Last Updated 09 June 2014, 18:45 IST

The South West monsoon is something special to India.There is nothing like this regular phenomenon in temperate countries. Its advent is a dramatic event.

Days before, the koels are busy announcing the forthcoming gala with their loud repetitive cries.

As Indra’s hordes amass over the horizon and launch a fusillade of thunderbolts, the demons of summer, who have tortured man and beast for the last few months with their whiplashes of heat, beat a hasty retreat.

Joyous peacocks herald this victory with their shrill paeans and dance in an ecstasy of triumph with their lovely tails spread out in glorious halos.

The army of clouds besieges the sun, cloaking the land with welcome semi-darkness while the advance scout of the army, a moisture-laden breeze, applies its cooling balm to heated faces. In the gardens and parks and forests, wilted leaves scent this breeze and shiver in joyous anticipation of the life-giving cascades from the heavens.

As the manna of first rain drops over the grimacing earth, a hiss of surcease can be heard with the rise of steam.

Forlorn gullies and streambeds, long since dried to the bone under the relentless summer sun, come alive as dancing water again populates their beds.

His face as furrowed as his land, the anxious farmer smiles at last as the rain drops start pulverising the dry earth.

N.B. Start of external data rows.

==> src/rtl/wdog_ctl_reg.sv <==
module wdog_ctl_reg #(
  parameter int unsigned DATA_W  = 8,
  parameter int unsigned CODE_LO = 4,
  parameter int unsigned SEL_LO  = 2,
  parameter int unsigned CLR_BIT = 1
) (
  input  logic              clk,
  input  logic              rst_n,
  input  logic              wr_en,
  input  logic [DATA_W-1:0] wdata,
  output logic [3:0]        wd_code,
  output logic [1:0]        div_sel,
  output logic              clr_stb
);

  // Clear strobe is taken straight from the write and never stored.
  assign clr_stb = wr_en && wdata[CLR_BIT];

  always_ff @(posedge clk or negedge rst_n) begin
    if (!rst_n) begin
      wd_code <= '0;
      div_sel <= '0;
    end else if (wr_en) begin
      wd_code <= wdata[CODE_LO +: 4];
      div_sel <= wdata[SEL_LO +: 2];
    end
  end

endmodule

==> src/rtl/wdog_prescaler.sv <==
module wdog_prescaler
  import wdog_pkg::*;
#(
  parameter int unsigned DIV0 = 4096,
  parameter int unsigned DIV1 = 1024,
  parameter int unsigned DIV2 = 128,
  parameter int unsigned DIV3 = 16
) (
  input  logic       clk,
  input  logic       rst_n,
  input  logic       clr,
  input  logic       hold,
  input  logic [1:0] sel,
  output logic       tick
);

  localparam int unsigned DMAX = max4(DIV0, DIV1, DIV2, DIV3);
  localparam int unsigned PW   = (DMAX > 2) ? $clog2(DMAX) : 1;

  logic [PW-1:0] pre_q;
  logic [PW-1:0] limit;

  always_comb limit = PW'(pick_div(sel, DIV0, DIV1, DIV2, DIV3) - 1);

  // ">=" keeps a ratio change mid-period from skipping a whole wrap.
  assign tick = !hold && !clr && (pre_q >= limit);

  always_ff @(posedge clk or negedge rst_n) begin
    if (!rst_n)      pre_q <= '0;
    else if (clr)    pre_q <= '0;
    else if (!hold)  pre_q <= tick ? '0 : pre_q + 1'b1;
  end

endmodule

==> src/rtl/wdog_counter.sv <==
module wdog_counter #(
  parameter int unsigned CNT_W    = 8,
  parameter int unsigned STAB_BIT = 3
) (
  input  logic             clk,
  input  logic             rst_n,
  input  logic             clr,
  input  logic             tick,
  output logic [CNT_W-1:0] cnt,
  output logic             ovf,
  output logic             stab_carry
);

  // Events seen on the tick that moves the count past a boundary.
  assign ovf        = tick && (&cnt);
  assign stab_carry = tick && (&cnt[STAB_BIT:0]);

  always_ff @(posedge clk or negedge rst_n) begin
    if (!rst_n)     cnt <= '0;
    else if (clr)   cnt <= '0;
    else if (tick)  cnt <= cnt + 1'b1;
  end

endmodule

==> src/rtl/wdog_stab.sv <==
module wdog_stab
  import wdog_pkg::*;
#(
  parameter int unsigned DIV0     = 4096,
  parameter int unsigned DIV1     = 1024,
  parameter int unsigned DIV2     = 128,
  parameter int unsigned DIV3     = 16,
  parameter int unsigned CNT_W    = 8,
  parameter int unsigned STAB_BIT = 3
) (
  input  logic       clk,
  input  logic       rst_n,
  input  logic       ctl_wr,
  input  logic [7:0] ctl_wdata,
  input  logic       stop_req,
  input  logic       wake_irq,
  output logic       cpu_clk_en,
  output logic       rst_req
);

  wd_state_e        state_q, state_d;
  logic [3:0]       wd_code;
  logic [1:0]       div_sel;
  logic             clr_stb;
  logic             wr_ok;
  logic             wake_clr;
  logic             cnt_clr;
  logic             hold;
  logic             tick;
  logic [CNT_W-1:0] cnt;
  logic             ovf;
  logic             stab_carry;
  logic             wd_fire;

  // Writes only land while the CPU clock runs.
  assign wr_ok    = ctl_wr && (state_q == ST_RUN);
  assign wake_clr = (state_q == ST_STOP) && wake_irq;
  assign cnt_clr  = clr_stb || wake_clr;
  assign hold     = (state_q == ST_STOP);

  wdog_ctl_reg u_ctl (
    .clk     (clk),
    .rst_n   (rst_n),
    .wr_en   (wr_ok),
    .wdata   (ctl_wdata),
    .wd_code (wd_code),
    .div_sel (div_sel),
    .clr_stb (clr_stb)
  );

  wdog_prescaler #(
    .DIV0 (DIV0), .DIV1 (DIV1), .DIV2 (DIV2), .DIV3 (DIV3)
  ) u_pre (
    .clk   (clk),
    .rst_n (rst_n),
    .clr   (cnt_clr),
    .hold  (hold),
    .sel   (div_sel),
    .tick  (tick)
  );

  wdog_counter #(
    .CNT_W (CNT_W), .STAB_BIT (STAB_BIT)
  ) u_cnt (
    .clk        (clk),
    .rst_n      (rst_n),
    .clr        (cnt_clr),
    .tick       (tick),
    .cnt        (cnt),
    .ovf        (ovf),
    .stab_carry (stab_carry)
  );

  always_comb begin
    state_d = state_q;
    unique case (state_q)
      ST_RUN:  if (stop_req)   state_d = ST_STOP;
      ST_STOP: if (wake_irq)   state_d = ST_STAB;
      ST_STAB: if (stab_carry) state_d = ST_RUN;
      default:                 state_d = ST_STAB;
    endcase
  end

  assign wd_fire = ovf && wd_armed(wd_code) && (state_q == ST_RUN);

  always_ff @(posedge clk or negedge rst_n) begin
    if (!rst_n) begin
      state_q <= ST_STAB;
      rst_req <= 1'b0;
    end else begin
      state_q <= state_d;
      rst_req <= wd_fire;
    end
  end

  assign cpu_clk_en = (state_q == ST_RUN);

endmodule

==> config.mk <==
export PLATFORM = sky130hd
export DESIGN_NAME = wdog_stab
export DESIGN_NICKNAME = d
export VERILOG_FILES = /design/src/rtl/wdog_pkg.sv /design/src/rtl/wdog_ctl_reg.sv /design/src/rtl/wdog_prescaler.sv /design/src/rtl/wdog_counter.sv /design/src/rtl/wdog_stab.sv
export SDC_FILE = /design/constraint.sdc
export NUM_CORES = 1
export LEC_CHECK = 0
export ABC_CLOCK_PERIOD_IN_PS = 3550
export BUFFER_PORTS_ARGS = -buffer_cell sky130_fd_sc_hd__buf_2
export CAP_MARGIN = 10
export CORE_AREA = 2 2 54 56
export CTS_CLUSTER_SIZE = 20
export DETAILED_ROUTE_END_ITERATION = 10
export DIE_AREA = 0 0 56 58
export PLACE_DENSITY = 0.81
export SLEW_MARGIN = 10
export SYNTH_ARGS = -nofsm -noshare
export SYNTH_HDL_FRONTEND = slang
export SYNTH_SLANG_ARGS = --single-unit
==> constraint.sdc <==
create_clock -name clk -period 3.55 [get_ports clk]
set_clock_uncertainty 0.2 [all_clocks]
set_input_delay 0.5325 -clock clk [delete_from_list [all_inputs] [get_ports clk]]
set_output_delay 0.5325 -clock clk [all_outputs]
set_load 0.02 [all_outputs]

In the villages, on the wings of rope swings tied to the branches of majestic peepul trees, laughing teenage girls try to kiss the cloud soldiers.

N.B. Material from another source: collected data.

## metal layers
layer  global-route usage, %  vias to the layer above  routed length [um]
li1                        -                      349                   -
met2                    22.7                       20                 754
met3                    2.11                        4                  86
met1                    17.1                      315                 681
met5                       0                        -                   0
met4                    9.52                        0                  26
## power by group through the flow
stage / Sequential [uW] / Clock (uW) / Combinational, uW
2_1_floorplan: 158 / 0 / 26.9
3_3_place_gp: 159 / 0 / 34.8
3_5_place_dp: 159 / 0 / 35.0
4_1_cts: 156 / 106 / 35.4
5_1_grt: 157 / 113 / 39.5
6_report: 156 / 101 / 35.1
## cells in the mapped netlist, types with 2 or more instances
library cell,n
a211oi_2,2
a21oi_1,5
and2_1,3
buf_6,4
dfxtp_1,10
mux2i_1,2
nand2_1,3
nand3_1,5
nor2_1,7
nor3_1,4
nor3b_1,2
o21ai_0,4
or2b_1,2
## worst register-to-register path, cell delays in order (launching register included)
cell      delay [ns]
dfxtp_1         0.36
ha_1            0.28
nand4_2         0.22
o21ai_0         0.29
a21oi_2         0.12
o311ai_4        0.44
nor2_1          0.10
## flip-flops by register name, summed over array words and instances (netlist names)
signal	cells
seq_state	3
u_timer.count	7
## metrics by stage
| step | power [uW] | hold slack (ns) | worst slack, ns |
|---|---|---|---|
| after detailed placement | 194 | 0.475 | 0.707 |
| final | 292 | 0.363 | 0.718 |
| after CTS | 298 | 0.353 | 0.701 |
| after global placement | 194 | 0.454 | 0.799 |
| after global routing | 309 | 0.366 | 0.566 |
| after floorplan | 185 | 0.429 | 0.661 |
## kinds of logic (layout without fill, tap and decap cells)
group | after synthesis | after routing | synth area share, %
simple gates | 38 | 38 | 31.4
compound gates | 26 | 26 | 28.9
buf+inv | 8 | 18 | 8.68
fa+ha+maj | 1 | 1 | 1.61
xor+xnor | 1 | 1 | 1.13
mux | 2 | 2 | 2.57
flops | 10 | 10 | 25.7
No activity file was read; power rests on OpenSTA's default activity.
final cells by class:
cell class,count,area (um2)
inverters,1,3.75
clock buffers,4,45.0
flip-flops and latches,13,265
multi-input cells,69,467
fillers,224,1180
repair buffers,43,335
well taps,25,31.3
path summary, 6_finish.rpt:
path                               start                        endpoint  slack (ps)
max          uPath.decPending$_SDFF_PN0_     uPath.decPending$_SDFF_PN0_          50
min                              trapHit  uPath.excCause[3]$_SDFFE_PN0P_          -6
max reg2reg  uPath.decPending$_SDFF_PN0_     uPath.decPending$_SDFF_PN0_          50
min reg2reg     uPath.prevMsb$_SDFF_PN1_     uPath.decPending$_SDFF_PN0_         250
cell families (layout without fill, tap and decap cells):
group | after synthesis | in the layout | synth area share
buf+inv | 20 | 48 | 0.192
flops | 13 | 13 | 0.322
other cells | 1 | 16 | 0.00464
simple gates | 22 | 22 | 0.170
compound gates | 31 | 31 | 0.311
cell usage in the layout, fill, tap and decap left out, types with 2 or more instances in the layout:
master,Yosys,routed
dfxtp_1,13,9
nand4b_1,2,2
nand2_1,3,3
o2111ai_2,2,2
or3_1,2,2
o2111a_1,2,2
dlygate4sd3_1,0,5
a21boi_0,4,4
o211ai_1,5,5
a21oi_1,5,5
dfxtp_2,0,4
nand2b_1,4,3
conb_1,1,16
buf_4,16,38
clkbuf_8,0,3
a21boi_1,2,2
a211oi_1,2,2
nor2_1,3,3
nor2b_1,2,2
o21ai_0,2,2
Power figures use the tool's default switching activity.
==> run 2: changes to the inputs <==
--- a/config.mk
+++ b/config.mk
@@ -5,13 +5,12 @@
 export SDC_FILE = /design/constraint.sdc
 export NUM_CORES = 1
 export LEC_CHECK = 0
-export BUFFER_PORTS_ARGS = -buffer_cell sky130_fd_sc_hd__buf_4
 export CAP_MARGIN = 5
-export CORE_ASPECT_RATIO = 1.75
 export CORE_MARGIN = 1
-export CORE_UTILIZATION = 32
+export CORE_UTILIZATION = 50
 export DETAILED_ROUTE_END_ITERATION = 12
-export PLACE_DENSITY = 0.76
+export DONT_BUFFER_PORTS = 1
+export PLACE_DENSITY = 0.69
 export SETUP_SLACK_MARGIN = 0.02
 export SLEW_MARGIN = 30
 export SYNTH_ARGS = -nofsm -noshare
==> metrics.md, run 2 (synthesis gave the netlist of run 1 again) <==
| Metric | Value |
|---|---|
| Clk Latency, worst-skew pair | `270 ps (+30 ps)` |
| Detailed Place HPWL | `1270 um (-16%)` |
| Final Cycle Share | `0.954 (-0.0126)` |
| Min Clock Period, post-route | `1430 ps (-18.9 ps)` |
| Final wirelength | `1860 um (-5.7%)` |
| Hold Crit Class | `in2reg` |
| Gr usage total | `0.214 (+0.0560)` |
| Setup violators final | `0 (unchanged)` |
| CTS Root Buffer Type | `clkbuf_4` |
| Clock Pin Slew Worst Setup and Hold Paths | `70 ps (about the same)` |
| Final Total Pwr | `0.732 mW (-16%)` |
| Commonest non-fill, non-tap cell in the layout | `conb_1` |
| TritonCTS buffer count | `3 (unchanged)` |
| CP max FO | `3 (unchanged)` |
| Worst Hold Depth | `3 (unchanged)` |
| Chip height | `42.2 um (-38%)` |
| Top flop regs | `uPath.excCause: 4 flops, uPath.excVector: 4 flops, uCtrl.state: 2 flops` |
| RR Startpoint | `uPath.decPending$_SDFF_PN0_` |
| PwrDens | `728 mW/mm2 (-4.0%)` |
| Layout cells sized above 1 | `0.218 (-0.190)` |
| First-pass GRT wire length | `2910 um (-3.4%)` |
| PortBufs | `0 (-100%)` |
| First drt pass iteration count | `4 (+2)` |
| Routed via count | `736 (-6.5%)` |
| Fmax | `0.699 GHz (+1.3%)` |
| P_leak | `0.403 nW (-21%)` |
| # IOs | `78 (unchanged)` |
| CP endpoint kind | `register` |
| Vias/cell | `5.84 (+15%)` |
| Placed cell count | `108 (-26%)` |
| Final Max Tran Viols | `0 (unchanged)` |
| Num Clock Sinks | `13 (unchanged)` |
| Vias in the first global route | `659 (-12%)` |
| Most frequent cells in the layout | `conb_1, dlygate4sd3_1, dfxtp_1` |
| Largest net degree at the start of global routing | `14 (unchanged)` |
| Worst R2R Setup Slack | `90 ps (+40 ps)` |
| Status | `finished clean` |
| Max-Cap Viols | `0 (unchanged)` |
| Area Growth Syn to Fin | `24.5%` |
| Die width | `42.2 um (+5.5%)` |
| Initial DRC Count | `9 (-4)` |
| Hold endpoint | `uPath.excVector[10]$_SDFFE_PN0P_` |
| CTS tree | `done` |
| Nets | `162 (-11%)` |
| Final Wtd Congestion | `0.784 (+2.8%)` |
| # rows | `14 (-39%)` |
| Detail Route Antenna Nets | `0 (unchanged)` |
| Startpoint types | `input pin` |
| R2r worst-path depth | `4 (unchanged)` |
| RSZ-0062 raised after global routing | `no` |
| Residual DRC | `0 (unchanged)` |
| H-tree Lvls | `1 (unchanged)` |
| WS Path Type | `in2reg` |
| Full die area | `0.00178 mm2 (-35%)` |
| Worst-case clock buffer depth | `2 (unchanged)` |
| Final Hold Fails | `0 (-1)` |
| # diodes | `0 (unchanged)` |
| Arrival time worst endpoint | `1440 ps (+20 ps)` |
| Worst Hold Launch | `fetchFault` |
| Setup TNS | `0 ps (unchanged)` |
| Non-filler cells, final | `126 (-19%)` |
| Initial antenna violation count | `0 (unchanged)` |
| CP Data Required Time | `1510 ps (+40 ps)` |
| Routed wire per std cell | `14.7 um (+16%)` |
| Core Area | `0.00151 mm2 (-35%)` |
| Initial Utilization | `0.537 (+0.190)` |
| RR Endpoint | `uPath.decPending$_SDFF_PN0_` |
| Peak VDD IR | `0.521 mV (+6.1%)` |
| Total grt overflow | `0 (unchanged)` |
<file path="src/rtl/dm_pkg.sv">
`timescale 1ns/1ps
package dm_pkg;

  typedef enum logic [1:0] {
    PH_IDLE    = 2'd0,
    PH_WAIT_RD = 2'd1,
    PH_EXEC    = 2'd2
  } phase_e;

  // unit number -> kind it serves (kinds own equal contiguous slices)
  function automatic int kind_of(input int unit, input int per_kind);
    return unit / per_kind;
  endfunction

  // true when register r is one of the two sources
  function automatic logic reads_reg(input int r, input int sa, input int sb);
    return (r == sa) || (r == sb);
  endfunction

endpackage

</file>
<file path="src/rtl/dm_alloc.sv">
`timescale 1ns/1ps
module dm_alloc #(
  parameter int NUM_FU   = 4,
  parameter int NUM_REG  = 8,
  parameter int NUM_KIND = 2,
  localparam int REG_W    = $clog2(NUM_REG),
  localparam int KIND_W   = $clog2(NUM_KIND),
  localparam int PER_KIND = NUM_FU / NUM_KIND
) (
  input  logic              issue_valid,
  input  logic [KIND_W-1:0] issue_kind,
  input  logic [REG_W-1:0]  issue_dst,
  input  logic [NUM_FU-1:0] busy,
  input  logic [REG_W-1:0]  dst_q [NUM_FU],
  output logic [NUM_FU-1:0] issue_grant,
  output logic              issue_stall,
  output logic              kind_full,
  output logic              waw_hit
);
  import dm_pkg::*;

  logic [NUM_FU-1:0] free_in_kind;
  logic [NUM_FU-1:0] pick;
  logic              found;

  always_comb begin
    free_in_kind = '0;
    waw_hit      = 1'b0;
    for (int i = 0; i < NUM_FU; i++) begin
      if (kind_of(i, PER_KIND) == int'(issue_kind) && !busy[i])
        free_in_kind[i] = 1'b1;
      if (busy[i] && dst_q[i] == issue_dst)
        waw_hit = 1'b1;
    end
  end

  always_comb begin
    pick  = '0;
    found = 1'b0;
    for (int i = 0; i < NUM_FU; i++) begin
      if (free_in_kind[i] && !found) begin
        pick[i] = 1'b1;
        found   = 1'b1;
      end
    end
  end

  assign kind_full   = !found;
  assign issue_stall = issue_valid && (kind_full || waw_hit);
  assign issue_grant = (issue_valid && !issue_stall) ? pick : '0;

endmodule

</file>
<file path="src/rtl/dm_unit_bank.sv">
`timescale 1ns/1ps
module dm_unit_bank #(
  parameter int NUM_FU  = 4,
  parameter int NUM_REG = 8,
  localparam int REG_W  = $clog2(NUM_REG)
) (
  input  logic              clk,
  input  logic              rst_n,
  input  logic [NUM_FU-1:0] issue_grant,
  input  logic [REG_W-1:0]  issue_dst,
  input  logic [REG_W-1:0]  issue_src_a,
  input  logic [REG_W-1:0]  issue_src_b,
  input  logic [NUM_FU-1:0] go_read,
  input  logic [NUM_FU-1:0] go_write,
  output logic [NUM_FU-1:0] busy,
  output logic [NUM_FU-1:0] rd_pend,
  output logic [REG_W-1:0]  dst_q   [NUM_FU],
  output logic [REG_W-1:0]  src_a_q [NUM_FU],
  output logic [REG_W-1:0]  src_b_q [NUM_FU]
);
  import dm_pkg::*;

  for (genvar g = 0; g < NUM_FU; g++) begin : g_unit
    phase_e phase_q;

    always_ff @(posedge clk or negedge rst_n) begin
      if (!rst_n) begin
        phase_q    <= PH_IDLE;
        dst_q[g]   <= '0;
        src_a_q[g] <= '0;
        src_b_q[g] <= '0;
      end else if (issue_grant[g]) begin
        phase_q    <= PH_WAIT_RD;
        dst_q[g]   <= issue_dst;
        src_a_q[g] <= issue_src_a;
        src_b_q[g] <= issue_src_b;
      end else if (go_read[g]) begin
        phase_q <= PH_EXEC;
      end else if (go_write[g]) begin
        phase_q <= PH_IDLE;
      end
    end

    assign busy[g]    = (phase_q != PH_IDLE);
    assign rd_pend[g] = (phase_q == PH_WAIT_RD);
  end

endmodule

</file>
<file path="src/rtl/dm_matrix.sv">
`timescale 1ns/1ps
module dm_matrix #(
  parameter int NUM_FU  = 4,
  parameter int NUM_REG = 8,
  localparam int REG_W  = $clog2(NUM_REG)
) (
  input  logic              clk,
  input  logic              rst_n,
  input  logic [NUM_FU-1:0] issue_grant,
  input  logic [REG_W-1:0]  issue_dst,
  input  logic [REG_W-1:0]  issue_src_a,
  input  logic [REG_W-1:0]  issue_src_b,
  input  logic [NUM_FU-1:0] busy,
  input  logic [NUM_FU-1:0] rd_pend,
  input  logic [REG_W-1:0]  dst_q   [NUM_FU],
  input  logic [REG_W-1:0]  src_a_q [NUM_FU],
  input  logic [REG_W-1:0]  src_b_q [NUM_FU],
  input  logic [NUM_FU-1:0] go_read,
  input  logic [NUM_FU-1:0] go_write,
  output logic [NUM_FU-1:0] raw_block,
  output logic [NUM_FU-1:0] war_block
);
  import dm_pkg::*;

  // row i = waiting unit, column j = older unit it waits on
  logic [NUM_FU-1:0] raw_q   [NUM_FU];
  logic [NUM_FU-1:0] war_q   [NUM_FU];
  logic [NUM_FU-1:0] raw_nxt [NUM_FU];
  logic [NUM_FU-1:0] war_nxt [NUM_FU];

  always_comb begin
    for (int i = 0; i < NUM_FU; i++) begin
      for (int j = 0; j < NUM_FU; j++) begin
        if (issue_grant[i] && i != j && busy[j] && !go_write[j] &&
            reads_reg(int'(dst_q[j]), int'(issue_src_a), int'(issue_src_b)))
          raw_nxt[i][j] = 1'b1;
        else if (go_write[j] || go_write[i])
          raw_nxt[i][j] = 1'b0;
        else
          raw_nxt[i][j] = raw_q[i][j];

        if (issue_grant[i] && i != j && rd_pend[j] && !go_read[j] &&
            reads_reg(int'(issue_dst), int'(src_a_q[j]), int'(src_b_q[j])))
          war_nxt[i][j] = 1'b1;
        else if (go_read[j] || go_write[j] || go_write[i])
          war_nxt[i][j] = 1'b0;
        else
          war_nxt[i][j] = war_q[i][j];
      end
    end
  end

  always_ff @(posedge clk or negedge rst_n) begin
    if (!rst_n) begin
      for (int i = 0; i < NUM_FU; i++) begin
        raw_q[i] <= '0;
        war_q[i] <= '0;
      end
    end else begin
      for (int i = 0; i < NUM_FU; i++) begin
        raw_q[i] <= raw_nxt[i];
        war_q[i] <= war_nxt[i];
      end
    end
  end

  for (genvar g = 0; g < NUM_FU; g++) begin : g_row
    assign raw_block[g] = |raw_q[g];
    assign war_block[g] = |war_q[g];
  end

endmodule

</file>
<file path="src/rtl/depmat_scoreboard.sv">
`timescale 1ns/1ps
module depmat_scoreboard #(
  parameter int NUM_FU   = 4,
  parameter int NUM_REG  = 8,
  parameter int NUM_KIND = 2,
  localparam int REG_W   = $clog2(NUM_REG),
  localparam int KIND_W  = $clog2(NUM_KIND)
) (
  input  logic              clk,
  input  logic              rst_n,
  input  logic              issue_valid,
  input  logic [KIND_W-1:0] issue_kind,
  input  logic [REG_W-1:0]  issue_dst,
  input  logic [REG_W-1:0]  issue_src_a,
  input  logic [REG_W-1:0]  issue_src_b,
  output logic              issue_stall,
  output logic [NUM_FU-1:0] issue_grant,
  input  logic [NUM_FU-1:0] result_ready,
  input  logic [NUM_FU-1:0] wr_hold,
  output logic [NUM_FU-1:0] go_read,
  output logic [NUM_FU-1:0] go_write
);

  logic [NUM_FU-1:0] busy;
  logic [NUM_FU-1:0] rd_pend;
  logic [NUM_FU-1:0] raw_block;
  logic [NUM_FU-1:0] war_block;
  logic              kind_full;
  logic              waw_hit;
  logic [REG_W-1:0]  dst_q   [NUM_FU];
  logic [REG_W-1:0]  src_a_q [NUM_FU];
  logic [REG_W-1:0]  src_b_q [NUM_FU];

  dm_alloc #(.NUM_FU(NUM_FU), .NUM_REG(NUM_REG), .NUM_KIND(NUM_KIND)) u_alloc (
    .issue_valid (issue_valid),
    .issue_kind  (issue_kind),
    .issue_dst   (issue_dst),
    .busy        (busy),
    .dst_q       (dst_q),
    .issue_grant (issue_grant),
    .issue_stall (issue_stall),
    .kind_full   (kind_full),
    .waw_hit     (waw_hit)
  );

  dm_unit_bank #(.NUM_FU(NUM_FU), .NUM_REG(NUM_REG)) u_bank (
    .clk         (clk),
    .rst_n       (rst_n),
    .issue_grant (issue_grant),
    .issue_dst   (issue_dst),
    .issue_src_a (issue_src_a),
    .issue_src_b (issue_src_b),
    .go_read     (go_read),
    .go_write    (go_write),
    .busy        (busy),
    .rd_pend     (rd_pend),
    .dst_q       (dst_q),
    .src_a_q     (src_a_q),
    .src_b_q     (src_b_q)
  );

  dm_matrix #(.NUM_FU(NUM_FU), .NUM_REG(NUM_REG)) u_matrix (
    .clk         (clk),
    .rst_n       (rst_n),
    .issue_grant (issue_grant),
    .issue_dst   (issue_dst),
    .issue_src_a (issue_src_a),
    .issue_src_b (issue_src_b),
    .busy        (busy),
    .rd_pend     (rd_pend),
    .dst_q       (dst_q),
    .src_a_q     (src_a_q),
    .src_b_q     (src_b_q),
    .go_read     (go_read),
    .go_write    (go_write),
    .raw_block   (raw_block),
    .war_block   (war_block)
  );

  // grants: read once no older writer of a source remains; write once
  // executed, ready, no older reader of the destination remains, not held
  assign go_read  = rd_pend & ~raw_block;
  assign go_write = busy & ~rd_pend & result_ready & ~war_block & ~wr_hold;

endmodule

</file>
File: config.mk
export PLATFORM = sky130hd
export DESIGN_NAME = lpc_io_target
export DESIGN_NICKNAME = d
export VERILOG_FILES = /design/src/rtl/lpc_io_target.sv
export SDC_FILE = /design/constraint.sdc
export NUM_CORES = 1
export LEC_CHECK = 0
export BUFFER_PORTS_ARGS = -buffer_cell sky130_fd_sc_hd__buf_4
export CAP_MARGIN = 5
export CORE_UTILIZATION = 40
export CTS_CLUSTER_SIZE = 24
export DETAILED_ROUTE_END_ITERATION = 16
export HOLD_SLACK_MARGIN = 0.15
export PLACE_DENSITY = 0.63
export SETUP_SLACK_MARGIN = 0.15
export SLEW_MARGIN = 20
export SYNTH_ARGS = -nofsm -noshare
export SYNTH_HDL_FRONTEND = slang
export SYNTH_SLANG_ARGS = --single-unit
File: constraint.sdc
create_clock -name clk -period 2.29 [get_ports clk]
set_input_delay 0.1145 -clock clk [delete_from_list [all_inputs] [get_ports clk]]
set_output_delay 0.1145 -clock clk [all_outputs]
set_load 0.01 [all_outputs]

A welter of umbrellas mushroom on city streets to shelter elder citizens while the younger ones unmindful of the soaking, gleefully launch paper boats on the rivulets formed along the pavements.

Perhaps it is due to the musky odour of fresh soaked earth or the mesmerising pitter-patter of raindrops on the roofs or the laving of moist breeze - whatever  be the reason, the monsoon seems to stir romantic notions in the young and old.

This is celebrated in arts, literature and folklore.

An oft-quoted example is Kalidas’ Meghadootam in which a forlorn damsel makes the clouds her messengers to contact her distant lover.

In the miniature paintings of the Rajasthani and Pahari  schools, the monsoon is often the backdrop to lovers entwined in passion.

The popular Teej festival, held during the monsoon months throughout North India, commemorates the union of Parvati and Shiva and thereby celebrates sexual bliss. That is the monsoon for you  -- a regenerative force.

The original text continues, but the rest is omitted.